Stored items:

>>>>>

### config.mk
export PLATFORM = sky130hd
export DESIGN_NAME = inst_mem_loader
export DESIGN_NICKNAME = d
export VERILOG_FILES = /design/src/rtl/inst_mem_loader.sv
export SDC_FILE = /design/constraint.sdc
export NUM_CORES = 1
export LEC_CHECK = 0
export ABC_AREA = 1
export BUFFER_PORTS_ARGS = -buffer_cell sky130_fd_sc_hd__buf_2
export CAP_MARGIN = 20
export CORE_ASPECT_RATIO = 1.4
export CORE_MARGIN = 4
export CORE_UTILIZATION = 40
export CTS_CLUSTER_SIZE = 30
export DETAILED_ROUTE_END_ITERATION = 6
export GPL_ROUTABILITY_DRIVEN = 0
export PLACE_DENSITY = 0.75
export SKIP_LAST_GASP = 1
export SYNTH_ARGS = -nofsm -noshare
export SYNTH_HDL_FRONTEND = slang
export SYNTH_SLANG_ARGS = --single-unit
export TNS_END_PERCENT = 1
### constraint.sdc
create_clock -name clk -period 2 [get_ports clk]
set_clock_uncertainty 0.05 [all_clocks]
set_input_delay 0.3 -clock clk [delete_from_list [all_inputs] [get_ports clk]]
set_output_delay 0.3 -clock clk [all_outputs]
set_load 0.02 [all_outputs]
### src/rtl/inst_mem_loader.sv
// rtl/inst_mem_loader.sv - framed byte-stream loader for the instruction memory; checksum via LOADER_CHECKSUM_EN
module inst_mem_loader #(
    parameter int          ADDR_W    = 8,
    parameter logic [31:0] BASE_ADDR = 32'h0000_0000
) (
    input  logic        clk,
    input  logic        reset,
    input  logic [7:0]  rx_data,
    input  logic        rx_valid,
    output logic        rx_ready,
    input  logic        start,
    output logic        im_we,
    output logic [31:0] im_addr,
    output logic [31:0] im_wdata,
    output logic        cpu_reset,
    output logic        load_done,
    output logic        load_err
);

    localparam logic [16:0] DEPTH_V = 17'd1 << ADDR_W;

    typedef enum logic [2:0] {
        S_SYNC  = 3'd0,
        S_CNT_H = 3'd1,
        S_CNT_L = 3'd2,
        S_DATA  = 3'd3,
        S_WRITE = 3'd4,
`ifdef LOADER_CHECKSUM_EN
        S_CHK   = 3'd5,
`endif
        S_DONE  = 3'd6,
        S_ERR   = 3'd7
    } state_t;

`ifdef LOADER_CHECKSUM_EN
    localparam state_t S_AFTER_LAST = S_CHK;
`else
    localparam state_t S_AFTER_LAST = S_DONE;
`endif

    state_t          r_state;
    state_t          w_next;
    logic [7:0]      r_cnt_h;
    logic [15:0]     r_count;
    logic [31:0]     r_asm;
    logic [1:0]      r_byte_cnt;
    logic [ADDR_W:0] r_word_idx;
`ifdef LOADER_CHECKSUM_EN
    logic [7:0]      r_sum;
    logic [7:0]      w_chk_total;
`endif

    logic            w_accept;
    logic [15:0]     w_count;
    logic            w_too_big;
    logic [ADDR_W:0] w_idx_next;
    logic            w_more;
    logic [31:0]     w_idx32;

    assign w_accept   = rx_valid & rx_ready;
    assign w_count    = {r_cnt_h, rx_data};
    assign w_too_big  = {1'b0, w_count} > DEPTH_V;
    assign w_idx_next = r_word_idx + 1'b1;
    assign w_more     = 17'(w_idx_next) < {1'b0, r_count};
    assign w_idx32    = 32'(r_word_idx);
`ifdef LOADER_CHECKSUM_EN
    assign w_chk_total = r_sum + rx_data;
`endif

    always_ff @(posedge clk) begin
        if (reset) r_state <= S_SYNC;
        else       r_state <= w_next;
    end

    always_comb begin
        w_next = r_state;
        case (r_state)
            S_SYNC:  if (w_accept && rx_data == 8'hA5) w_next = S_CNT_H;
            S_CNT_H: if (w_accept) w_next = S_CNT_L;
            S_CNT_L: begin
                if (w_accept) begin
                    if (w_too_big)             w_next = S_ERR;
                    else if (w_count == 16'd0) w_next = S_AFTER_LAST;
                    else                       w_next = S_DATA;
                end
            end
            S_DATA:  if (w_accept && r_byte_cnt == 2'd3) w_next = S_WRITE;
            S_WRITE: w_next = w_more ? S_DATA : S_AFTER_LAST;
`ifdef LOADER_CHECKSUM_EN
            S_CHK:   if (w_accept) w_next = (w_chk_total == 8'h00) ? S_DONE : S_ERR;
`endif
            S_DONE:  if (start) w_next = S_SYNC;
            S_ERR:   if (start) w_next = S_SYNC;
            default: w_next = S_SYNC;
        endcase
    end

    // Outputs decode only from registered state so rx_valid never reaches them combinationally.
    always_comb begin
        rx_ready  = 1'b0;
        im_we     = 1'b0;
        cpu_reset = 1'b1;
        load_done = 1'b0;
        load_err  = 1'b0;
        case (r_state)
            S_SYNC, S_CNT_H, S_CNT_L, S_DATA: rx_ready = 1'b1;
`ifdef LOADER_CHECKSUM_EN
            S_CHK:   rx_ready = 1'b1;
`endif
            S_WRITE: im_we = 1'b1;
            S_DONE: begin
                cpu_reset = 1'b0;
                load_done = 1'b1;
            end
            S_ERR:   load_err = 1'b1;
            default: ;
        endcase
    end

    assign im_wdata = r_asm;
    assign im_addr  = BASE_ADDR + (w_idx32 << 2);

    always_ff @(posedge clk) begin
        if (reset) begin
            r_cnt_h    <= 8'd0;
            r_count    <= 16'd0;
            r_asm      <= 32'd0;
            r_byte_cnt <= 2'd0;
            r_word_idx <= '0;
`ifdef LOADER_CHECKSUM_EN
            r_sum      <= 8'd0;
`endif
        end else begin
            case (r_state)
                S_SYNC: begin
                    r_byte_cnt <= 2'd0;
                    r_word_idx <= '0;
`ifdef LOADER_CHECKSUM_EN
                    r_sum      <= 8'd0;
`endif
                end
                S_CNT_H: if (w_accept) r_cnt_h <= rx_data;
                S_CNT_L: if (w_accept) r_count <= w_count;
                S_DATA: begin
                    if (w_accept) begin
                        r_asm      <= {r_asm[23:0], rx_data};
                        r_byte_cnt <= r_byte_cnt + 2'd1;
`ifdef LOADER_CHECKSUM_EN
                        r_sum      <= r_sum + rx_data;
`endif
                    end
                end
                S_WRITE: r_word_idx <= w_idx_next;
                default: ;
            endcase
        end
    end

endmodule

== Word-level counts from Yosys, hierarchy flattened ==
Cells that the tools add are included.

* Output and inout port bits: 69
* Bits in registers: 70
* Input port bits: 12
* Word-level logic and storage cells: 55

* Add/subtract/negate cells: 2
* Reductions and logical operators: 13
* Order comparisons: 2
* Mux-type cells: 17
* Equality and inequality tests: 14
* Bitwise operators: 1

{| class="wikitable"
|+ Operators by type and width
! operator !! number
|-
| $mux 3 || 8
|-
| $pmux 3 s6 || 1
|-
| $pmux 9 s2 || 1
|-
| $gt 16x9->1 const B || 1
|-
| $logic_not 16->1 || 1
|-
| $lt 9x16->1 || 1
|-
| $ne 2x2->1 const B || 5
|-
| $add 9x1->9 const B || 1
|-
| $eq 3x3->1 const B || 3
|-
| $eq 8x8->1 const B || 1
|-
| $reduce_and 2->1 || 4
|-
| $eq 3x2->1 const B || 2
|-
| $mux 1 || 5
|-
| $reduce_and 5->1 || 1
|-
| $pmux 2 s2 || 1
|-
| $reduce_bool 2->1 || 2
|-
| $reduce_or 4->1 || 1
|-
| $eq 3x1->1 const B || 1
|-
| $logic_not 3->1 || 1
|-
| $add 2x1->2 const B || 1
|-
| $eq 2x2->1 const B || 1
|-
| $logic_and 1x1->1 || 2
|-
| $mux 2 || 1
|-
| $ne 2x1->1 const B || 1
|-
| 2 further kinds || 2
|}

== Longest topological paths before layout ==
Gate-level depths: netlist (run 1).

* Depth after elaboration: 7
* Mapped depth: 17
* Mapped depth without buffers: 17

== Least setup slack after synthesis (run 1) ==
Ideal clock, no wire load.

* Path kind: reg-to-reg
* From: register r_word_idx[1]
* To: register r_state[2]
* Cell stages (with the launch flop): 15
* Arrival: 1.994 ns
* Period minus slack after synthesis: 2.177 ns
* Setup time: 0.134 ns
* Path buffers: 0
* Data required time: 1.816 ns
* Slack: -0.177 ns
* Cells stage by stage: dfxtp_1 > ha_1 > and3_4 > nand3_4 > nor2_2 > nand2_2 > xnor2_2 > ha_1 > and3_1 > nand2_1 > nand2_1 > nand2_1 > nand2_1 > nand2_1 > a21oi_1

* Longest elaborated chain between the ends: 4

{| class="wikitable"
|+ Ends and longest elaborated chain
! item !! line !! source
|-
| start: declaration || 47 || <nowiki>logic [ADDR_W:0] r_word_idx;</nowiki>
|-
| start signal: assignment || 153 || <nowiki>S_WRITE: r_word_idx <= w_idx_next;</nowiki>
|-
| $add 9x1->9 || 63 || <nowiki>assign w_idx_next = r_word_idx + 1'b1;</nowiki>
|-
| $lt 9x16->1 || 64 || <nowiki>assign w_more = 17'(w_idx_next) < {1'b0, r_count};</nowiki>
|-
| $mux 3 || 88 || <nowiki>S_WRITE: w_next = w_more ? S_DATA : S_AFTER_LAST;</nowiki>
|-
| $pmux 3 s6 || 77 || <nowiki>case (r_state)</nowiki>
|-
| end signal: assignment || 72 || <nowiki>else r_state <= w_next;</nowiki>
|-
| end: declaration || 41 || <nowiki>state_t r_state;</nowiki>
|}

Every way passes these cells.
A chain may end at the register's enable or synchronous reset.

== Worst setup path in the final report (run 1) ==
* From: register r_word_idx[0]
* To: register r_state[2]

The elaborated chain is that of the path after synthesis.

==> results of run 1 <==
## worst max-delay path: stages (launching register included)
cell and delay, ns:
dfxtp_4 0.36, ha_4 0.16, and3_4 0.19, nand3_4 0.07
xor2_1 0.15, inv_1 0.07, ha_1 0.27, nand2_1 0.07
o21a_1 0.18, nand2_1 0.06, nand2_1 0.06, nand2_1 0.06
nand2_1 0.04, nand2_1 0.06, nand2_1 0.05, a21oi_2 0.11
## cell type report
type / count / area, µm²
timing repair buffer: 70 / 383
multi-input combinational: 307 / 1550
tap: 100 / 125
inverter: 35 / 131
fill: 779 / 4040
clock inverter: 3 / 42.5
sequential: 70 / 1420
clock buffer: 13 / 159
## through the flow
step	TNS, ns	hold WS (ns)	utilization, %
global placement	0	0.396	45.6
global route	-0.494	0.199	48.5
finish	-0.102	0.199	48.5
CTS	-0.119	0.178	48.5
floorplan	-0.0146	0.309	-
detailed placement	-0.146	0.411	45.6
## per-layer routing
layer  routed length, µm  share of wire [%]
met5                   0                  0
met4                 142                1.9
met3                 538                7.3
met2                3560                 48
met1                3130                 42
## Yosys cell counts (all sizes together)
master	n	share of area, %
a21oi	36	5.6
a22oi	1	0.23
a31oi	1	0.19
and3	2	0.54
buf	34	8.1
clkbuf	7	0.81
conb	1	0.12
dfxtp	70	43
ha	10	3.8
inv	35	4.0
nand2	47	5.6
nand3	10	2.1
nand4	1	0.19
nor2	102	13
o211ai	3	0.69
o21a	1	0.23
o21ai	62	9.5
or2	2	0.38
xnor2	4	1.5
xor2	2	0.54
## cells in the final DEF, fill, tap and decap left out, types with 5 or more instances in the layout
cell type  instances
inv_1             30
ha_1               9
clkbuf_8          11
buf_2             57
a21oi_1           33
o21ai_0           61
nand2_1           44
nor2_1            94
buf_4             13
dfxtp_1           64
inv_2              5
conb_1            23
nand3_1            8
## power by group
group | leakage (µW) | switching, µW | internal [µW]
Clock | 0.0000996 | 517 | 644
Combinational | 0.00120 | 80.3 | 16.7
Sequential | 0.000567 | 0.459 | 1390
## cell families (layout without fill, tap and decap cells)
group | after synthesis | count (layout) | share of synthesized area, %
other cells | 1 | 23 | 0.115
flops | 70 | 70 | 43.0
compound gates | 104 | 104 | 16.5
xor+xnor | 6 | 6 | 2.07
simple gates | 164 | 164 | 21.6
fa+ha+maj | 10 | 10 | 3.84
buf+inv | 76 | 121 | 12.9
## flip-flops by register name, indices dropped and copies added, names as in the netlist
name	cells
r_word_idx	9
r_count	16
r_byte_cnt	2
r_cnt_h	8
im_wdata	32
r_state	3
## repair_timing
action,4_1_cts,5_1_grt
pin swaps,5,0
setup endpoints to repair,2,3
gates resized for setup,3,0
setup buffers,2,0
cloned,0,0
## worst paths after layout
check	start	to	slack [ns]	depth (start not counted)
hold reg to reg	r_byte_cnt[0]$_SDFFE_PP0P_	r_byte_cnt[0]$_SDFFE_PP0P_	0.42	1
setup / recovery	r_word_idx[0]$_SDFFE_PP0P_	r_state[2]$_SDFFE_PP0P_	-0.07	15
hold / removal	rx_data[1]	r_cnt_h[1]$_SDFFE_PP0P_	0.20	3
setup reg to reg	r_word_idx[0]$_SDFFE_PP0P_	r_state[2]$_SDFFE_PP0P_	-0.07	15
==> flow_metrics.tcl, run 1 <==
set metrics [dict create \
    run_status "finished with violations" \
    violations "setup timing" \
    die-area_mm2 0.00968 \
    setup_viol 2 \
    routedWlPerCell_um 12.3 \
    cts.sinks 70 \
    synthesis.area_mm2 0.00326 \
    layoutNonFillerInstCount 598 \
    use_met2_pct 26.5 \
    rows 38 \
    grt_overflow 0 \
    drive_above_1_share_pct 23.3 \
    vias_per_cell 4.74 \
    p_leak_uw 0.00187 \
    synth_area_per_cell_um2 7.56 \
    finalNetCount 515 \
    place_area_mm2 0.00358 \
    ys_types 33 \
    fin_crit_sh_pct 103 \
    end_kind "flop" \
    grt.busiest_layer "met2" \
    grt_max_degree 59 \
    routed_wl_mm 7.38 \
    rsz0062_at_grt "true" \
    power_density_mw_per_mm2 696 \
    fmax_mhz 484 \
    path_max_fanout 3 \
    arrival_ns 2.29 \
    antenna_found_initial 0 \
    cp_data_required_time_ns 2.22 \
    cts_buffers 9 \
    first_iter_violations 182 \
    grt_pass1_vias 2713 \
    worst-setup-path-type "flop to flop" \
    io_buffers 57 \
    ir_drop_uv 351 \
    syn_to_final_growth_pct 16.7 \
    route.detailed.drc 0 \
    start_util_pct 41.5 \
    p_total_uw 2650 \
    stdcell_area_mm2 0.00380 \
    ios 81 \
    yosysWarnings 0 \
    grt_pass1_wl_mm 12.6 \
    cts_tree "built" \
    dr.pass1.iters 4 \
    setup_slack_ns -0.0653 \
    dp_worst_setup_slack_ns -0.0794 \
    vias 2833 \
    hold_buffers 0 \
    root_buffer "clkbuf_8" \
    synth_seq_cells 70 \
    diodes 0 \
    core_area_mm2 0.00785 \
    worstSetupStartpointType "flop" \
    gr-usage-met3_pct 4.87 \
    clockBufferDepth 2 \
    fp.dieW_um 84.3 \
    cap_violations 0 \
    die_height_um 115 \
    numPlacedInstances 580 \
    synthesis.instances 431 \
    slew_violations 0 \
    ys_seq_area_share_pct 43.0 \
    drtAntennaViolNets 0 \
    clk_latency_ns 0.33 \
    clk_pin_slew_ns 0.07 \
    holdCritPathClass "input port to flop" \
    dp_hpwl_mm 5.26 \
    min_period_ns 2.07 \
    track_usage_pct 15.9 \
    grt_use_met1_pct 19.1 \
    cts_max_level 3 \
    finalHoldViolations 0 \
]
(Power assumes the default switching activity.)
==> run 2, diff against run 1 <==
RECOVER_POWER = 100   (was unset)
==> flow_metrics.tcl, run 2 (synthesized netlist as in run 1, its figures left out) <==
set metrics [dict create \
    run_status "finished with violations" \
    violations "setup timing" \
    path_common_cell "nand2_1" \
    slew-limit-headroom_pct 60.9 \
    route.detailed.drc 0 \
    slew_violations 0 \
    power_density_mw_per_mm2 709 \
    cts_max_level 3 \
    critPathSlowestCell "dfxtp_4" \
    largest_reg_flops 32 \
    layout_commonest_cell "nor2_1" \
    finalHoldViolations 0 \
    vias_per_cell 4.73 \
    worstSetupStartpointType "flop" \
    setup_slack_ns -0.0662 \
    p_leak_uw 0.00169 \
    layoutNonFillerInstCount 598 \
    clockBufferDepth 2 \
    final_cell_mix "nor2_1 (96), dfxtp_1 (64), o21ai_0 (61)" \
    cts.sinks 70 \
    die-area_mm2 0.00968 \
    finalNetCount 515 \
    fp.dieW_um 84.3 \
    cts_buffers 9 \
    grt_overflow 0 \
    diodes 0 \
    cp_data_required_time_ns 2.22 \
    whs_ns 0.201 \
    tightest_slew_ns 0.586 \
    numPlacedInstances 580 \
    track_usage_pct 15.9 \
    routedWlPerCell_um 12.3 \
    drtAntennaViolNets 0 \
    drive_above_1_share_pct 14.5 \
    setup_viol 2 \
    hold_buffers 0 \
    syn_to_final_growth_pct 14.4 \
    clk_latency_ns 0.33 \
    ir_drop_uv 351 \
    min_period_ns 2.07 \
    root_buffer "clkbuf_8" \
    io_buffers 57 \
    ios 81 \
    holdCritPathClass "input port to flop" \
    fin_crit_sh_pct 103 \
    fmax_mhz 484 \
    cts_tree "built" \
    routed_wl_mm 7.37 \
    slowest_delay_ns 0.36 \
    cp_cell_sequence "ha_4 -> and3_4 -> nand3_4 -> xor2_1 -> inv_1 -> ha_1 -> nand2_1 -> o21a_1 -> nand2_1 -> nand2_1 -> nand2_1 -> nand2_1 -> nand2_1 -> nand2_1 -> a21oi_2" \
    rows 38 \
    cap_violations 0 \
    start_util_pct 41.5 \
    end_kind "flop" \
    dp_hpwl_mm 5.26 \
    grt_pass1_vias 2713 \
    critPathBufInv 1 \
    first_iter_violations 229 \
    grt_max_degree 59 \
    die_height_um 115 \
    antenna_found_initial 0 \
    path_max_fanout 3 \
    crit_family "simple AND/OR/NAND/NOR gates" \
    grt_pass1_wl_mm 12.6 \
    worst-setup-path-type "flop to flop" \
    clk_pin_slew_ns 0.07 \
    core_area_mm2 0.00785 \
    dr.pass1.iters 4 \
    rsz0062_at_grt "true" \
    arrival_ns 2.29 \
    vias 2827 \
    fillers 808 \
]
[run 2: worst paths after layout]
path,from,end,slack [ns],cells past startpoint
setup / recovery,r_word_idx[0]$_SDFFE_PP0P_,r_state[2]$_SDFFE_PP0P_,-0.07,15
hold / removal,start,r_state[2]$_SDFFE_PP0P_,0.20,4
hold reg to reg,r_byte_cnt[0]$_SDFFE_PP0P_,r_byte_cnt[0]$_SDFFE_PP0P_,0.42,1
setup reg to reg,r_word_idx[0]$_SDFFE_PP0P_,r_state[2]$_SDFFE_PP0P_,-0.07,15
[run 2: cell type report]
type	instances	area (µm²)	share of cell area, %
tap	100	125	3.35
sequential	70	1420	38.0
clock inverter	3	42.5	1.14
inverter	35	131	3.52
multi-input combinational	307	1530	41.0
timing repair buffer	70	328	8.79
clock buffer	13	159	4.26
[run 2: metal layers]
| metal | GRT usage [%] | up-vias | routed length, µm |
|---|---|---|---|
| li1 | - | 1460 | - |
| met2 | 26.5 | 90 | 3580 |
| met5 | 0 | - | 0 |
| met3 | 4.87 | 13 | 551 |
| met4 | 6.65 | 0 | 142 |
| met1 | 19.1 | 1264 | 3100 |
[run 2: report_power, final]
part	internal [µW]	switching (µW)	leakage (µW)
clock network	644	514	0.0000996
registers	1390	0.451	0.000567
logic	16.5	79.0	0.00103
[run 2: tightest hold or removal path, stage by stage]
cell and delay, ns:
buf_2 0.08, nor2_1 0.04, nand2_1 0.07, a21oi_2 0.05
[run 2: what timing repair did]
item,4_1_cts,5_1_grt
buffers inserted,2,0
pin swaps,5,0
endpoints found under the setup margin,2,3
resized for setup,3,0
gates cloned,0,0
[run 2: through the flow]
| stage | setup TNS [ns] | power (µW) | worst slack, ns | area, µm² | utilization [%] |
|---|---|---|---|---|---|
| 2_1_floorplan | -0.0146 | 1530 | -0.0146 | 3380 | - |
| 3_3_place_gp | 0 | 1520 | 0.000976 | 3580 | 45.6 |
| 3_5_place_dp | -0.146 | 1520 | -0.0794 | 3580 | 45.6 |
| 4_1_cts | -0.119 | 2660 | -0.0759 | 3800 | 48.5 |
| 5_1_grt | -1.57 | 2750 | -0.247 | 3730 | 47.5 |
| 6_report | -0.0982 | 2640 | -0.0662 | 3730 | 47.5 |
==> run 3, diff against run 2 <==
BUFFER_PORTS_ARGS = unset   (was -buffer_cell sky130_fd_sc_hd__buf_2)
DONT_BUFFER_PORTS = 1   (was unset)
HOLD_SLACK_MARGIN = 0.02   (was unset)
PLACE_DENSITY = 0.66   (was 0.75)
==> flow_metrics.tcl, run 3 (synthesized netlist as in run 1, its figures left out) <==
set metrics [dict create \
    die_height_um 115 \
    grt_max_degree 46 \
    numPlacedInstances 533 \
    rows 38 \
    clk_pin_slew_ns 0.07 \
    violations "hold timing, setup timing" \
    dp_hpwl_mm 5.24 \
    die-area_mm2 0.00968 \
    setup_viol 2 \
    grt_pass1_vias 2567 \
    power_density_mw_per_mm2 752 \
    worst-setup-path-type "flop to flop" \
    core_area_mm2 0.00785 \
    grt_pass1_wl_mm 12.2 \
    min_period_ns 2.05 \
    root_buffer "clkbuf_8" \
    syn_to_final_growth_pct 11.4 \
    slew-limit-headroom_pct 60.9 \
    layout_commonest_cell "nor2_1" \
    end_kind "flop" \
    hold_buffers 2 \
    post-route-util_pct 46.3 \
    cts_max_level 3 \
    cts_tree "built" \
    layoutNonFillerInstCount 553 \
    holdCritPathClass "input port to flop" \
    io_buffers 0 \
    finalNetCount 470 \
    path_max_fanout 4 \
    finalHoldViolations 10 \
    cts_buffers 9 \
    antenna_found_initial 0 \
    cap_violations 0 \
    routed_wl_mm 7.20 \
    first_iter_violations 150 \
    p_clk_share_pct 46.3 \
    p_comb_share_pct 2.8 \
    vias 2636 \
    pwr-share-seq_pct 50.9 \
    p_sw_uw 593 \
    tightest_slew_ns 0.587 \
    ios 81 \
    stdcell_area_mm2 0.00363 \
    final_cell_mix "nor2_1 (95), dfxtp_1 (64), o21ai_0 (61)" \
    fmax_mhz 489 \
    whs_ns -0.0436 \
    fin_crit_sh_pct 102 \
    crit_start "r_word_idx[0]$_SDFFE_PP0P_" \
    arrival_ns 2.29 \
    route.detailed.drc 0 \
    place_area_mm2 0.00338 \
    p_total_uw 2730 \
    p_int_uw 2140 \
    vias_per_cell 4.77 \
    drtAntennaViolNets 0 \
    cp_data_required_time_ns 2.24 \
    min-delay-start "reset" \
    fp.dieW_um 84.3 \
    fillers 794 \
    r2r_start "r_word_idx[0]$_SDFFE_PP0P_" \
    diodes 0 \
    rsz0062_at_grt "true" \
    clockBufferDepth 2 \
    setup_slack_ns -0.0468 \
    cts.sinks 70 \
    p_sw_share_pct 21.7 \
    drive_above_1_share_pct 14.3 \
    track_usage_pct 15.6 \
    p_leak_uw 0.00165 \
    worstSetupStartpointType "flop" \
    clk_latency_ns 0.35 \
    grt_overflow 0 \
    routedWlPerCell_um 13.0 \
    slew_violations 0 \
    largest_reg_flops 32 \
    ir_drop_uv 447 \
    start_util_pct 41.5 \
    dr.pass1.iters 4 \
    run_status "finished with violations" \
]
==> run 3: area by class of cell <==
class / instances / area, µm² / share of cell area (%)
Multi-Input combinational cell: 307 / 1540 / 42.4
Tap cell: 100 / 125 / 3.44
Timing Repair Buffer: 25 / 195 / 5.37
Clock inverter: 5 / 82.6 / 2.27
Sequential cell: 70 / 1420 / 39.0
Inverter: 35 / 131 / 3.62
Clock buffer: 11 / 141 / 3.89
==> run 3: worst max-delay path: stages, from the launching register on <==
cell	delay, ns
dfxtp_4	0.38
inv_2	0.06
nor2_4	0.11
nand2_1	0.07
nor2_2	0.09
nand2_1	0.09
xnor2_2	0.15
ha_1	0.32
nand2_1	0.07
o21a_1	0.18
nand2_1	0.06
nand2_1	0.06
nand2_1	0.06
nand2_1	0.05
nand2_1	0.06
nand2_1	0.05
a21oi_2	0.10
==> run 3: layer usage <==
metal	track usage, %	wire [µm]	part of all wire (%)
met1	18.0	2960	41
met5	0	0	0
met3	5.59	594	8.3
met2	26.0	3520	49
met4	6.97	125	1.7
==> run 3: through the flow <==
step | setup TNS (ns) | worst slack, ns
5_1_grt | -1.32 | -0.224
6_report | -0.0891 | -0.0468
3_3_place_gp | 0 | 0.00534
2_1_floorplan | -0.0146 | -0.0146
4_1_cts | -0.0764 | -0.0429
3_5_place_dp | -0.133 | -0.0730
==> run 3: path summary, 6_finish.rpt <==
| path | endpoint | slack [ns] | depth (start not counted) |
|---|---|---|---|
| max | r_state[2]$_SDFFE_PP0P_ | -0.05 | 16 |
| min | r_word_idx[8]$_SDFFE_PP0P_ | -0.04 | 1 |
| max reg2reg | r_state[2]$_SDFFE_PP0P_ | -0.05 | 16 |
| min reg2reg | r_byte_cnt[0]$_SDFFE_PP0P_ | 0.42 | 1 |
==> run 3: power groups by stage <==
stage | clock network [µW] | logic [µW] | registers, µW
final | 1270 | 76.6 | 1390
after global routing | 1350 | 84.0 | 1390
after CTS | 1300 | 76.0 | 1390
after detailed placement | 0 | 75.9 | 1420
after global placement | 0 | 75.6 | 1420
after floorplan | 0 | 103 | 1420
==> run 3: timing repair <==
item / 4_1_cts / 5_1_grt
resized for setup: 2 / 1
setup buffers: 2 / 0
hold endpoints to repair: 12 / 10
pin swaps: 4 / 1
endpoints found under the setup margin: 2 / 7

<<<<<

TASK OBJECTIVE:
Write out the records exactly, starting at the first line and stopping after the line that contains "export CAP_MARGIN = 20".

TASK RESPONSE:
### config.mk
export PLATFORM = sky130hd
export DESIGN_NAME = inst_mem_loader
export DESIGN_NICKNAME = d
export VERILOG_FILES = /design/src/rtl/inst_mem_loader.sv
export SDC_FILE = /design/constraint.sdc
export NUM_CORES = 1
export LEC_CHECK = 0
export ABC_AREA = 1
export BUFFER_PORTS_ARGS = -buffer_cell sky130_fd_sc_hd__buf_2
export CAP_MARGIN = 20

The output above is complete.